Of all the lines below, output only those starting at the one with "assign hx = i_now_tick[31:16]" and ending at the one with "addend[i] ^ ac[i];", both ends included, exactly as written.

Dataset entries
========
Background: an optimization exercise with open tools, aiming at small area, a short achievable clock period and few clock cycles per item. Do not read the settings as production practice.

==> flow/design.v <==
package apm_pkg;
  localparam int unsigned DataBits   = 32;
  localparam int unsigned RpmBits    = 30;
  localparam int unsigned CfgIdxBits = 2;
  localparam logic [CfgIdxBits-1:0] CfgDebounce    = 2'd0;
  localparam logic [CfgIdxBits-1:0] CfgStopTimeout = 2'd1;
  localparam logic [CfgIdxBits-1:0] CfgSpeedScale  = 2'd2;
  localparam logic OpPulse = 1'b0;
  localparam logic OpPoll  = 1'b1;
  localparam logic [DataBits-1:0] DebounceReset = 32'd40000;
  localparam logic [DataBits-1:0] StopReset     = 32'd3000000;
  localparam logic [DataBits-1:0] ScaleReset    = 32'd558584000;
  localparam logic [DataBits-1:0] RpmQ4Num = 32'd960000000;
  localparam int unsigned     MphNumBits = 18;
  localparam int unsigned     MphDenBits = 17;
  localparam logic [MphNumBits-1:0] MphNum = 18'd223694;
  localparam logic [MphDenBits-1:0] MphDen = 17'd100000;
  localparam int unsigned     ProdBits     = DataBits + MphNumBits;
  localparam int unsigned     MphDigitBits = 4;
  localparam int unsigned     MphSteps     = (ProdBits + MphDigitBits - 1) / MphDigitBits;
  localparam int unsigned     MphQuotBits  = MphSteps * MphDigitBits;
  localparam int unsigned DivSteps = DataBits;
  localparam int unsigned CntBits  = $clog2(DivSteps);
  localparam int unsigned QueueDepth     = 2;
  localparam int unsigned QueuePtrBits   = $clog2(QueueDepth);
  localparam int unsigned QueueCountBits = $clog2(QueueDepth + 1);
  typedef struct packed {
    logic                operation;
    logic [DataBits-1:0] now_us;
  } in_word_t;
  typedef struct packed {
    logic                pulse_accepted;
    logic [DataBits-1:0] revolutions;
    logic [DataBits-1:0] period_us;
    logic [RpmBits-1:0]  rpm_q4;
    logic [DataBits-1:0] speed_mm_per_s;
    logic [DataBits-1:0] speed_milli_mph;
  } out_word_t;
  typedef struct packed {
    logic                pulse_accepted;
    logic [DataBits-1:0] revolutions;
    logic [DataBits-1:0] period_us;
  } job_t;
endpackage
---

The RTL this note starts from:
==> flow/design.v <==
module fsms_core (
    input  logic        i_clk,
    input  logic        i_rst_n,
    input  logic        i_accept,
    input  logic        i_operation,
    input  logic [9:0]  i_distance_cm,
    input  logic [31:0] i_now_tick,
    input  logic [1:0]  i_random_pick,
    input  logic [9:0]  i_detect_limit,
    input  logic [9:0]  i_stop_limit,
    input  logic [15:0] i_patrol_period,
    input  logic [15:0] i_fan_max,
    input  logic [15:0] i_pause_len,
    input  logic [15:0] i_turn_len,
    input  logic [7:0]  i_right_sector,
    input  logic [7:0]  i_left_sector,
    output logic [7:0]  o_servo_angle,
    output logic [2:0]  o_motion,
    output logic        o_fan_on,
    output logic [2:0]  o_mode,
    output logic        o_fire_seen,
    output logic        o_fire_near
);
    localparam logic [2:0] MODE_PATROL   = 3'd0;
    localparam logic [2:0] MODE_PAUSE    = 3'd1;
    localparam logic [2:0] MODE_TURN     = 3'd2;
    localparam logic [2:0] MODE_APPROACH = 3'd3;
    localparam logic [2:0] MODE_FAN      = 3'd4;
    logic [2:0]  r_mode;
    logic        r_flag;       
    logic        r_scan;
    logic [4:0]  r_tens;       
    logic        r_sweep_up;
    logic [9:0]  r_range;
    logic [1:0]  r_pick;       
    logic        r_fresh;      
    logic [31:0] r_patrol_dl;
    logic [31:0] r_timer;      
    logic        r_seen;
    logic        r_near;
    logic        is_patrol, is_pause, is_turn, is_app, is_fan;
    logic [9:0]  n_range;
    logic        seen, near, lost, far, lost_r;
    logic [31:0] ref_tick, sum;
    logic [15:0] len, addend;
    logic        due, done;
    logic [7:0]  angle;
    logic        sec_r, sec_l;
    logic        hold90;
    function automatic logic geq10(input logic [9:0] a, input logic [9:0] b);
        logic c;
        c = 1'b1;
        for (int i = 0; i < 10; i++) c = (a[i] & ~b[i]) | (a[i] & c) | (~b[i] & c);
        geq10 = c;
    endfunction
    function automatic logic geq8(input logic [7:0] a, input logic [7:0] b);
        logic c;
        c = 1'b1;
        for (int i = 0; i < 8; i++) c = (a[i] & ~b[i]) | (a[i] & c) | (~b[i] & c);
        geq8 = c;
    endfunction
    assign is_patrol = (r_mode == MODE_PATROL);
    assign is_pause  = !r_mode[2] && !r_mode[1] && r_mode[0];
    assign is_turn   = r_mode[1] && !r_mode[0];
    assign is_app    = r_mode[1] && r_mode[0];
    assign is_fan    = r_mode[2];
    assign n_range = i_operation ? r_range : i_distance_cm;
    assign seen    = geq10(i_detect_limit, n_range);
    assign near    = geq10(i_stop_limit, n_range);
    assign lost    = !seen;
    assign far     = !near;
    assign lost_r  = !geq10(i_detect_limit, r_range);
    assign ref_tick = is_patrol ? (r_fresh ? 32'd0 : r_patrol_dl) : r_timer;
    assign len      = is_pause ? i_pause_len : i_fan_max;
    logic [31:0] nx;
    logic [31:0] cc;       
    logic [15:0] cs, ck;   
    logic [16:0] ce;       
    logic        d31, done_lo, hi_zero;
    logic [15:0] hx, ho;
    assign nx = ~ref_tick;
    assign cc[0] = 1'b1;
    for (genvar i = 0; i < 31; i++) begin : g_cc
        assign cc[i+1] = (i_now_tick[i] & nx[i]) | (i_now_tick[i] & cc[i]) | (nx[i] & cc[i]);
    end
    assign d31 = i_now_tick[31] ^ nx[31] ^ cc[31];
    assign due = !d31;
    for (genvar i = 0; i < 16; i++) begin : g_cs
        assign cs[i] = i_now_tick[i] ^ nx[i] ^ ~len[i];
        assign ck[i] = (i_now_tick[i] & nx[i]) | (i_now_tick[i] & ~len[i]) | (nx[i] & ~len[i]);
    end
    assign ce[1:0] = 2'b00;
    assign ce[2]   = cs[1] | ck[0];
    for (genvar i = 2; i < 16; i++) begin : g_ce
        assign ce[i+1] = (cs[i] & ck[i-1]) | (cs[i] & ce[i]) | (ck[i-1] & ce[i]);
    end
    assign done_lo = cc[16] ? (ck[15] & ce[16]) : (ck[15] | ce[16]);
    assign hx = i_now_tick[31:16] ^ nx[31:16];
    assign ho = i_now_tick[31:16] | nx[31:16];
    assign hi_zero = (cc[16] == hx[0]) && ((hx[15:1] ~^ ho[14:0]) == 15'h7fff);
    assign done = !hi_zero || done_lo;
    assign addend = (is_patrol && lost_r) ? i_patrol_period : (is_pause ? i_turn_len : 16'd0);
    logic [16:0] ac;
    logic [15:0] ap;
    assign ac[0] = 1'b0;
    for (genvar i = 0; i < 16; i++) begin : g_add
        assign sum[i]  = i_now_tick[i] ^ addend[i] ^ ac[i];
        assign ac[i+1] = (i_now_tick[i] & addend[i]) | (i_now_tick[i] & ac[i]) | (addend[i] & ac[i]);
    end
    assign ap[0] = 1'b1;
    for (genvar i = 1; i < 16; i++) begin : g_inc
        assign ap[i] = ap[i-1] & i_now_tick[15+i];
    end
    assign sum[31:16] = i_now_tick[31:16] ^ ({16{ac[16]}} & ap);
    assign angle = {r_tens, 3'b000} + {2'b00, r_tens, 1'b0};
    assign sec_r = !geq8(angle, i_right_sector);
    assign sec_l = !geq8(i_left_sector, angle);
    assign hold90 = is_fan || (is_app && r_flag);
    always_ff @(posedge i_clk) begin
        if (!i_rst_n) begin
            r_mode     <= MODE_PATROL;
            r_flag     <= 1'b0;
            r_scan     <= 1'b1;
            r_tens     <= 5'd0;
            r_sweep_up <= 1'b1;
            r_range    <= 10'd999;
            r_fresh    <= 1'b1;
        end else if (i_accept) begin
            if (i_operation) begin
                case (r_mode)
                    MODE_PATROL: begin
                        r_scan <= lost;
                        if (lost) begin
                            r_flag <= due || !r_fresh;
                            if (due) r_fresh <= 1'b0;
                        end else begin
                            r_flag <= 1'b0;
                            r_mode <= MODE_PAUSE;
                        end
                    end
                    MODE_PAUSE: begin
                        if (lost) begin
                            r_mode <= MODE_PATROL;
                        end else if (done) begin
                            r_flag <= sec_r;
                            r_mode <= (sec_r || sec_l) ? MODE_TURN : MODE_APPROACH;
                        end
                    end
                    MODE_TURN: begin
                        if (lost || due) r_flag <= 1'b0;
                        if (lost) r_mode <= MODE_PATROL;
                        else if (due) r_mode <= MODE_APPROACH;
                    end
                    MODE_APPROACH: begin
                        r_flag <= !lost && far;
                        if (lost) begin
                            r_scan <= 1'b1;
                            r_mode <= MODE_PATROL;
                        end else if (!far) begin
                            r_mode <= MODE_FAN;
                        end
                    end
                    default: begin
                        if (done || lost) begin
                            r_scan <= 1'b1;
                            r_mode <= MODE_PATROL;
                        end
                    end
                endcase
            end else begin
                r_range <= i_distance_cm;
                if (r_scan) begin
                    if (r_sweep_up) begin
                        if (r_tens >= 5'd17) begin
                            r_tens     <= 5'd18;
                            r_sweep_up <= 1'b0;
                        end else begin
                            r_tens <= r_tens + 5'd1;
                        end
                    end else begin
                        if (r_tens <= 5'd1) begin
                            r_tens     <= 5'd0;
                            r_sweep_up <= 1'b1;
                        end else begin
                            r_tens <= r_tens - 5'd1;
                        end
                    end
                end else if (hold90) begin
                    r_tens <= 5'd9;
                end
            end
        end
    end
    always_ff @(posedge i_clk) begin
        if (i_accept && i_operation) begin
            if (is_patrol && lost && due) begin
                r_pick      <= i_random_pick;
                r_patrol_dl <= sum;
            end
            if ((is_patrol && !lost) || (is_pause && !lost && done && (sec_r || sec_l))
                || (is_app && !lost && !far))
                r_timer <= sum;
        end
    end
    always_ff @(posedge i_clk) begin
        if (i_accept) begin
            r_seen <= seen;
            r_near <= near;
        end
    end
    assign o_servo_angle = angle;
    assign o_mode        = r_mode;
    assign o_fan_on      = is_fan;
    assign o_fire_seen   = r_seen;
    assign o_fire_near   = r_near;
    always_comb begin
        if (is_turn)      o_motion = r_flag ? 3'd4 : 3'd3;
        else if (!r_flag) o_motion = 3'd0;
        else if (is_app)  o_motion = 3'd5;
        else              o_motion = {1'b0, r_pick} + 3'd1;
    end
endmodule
========
— Response box —
    assign hx = i_now_tick[31:16] ^ nx[31:16];
    assign ho = i_now_tick[31:16] | nx[31:16];
    assign hi_zero = (cc[16] == hx[0]) && ((hx[15:1] ~^ ho[14:0]) == 15'h7fff);
    assign done = !hi_zero || done_lo;
    assign addend = (is_patrol && lost_r) ? i_patrol_period : (is_pause ? i_turn_len : 16'd0);
    logic [16:0] ac;
    logic [15:0] ap;
    assign ac[0] = 1'b0;
    for (genvar i = 0; i < 16; i++) begin : g_add
        assign sum[i]  = i_now_tick[i] ^ addend[i] ^ ac[i];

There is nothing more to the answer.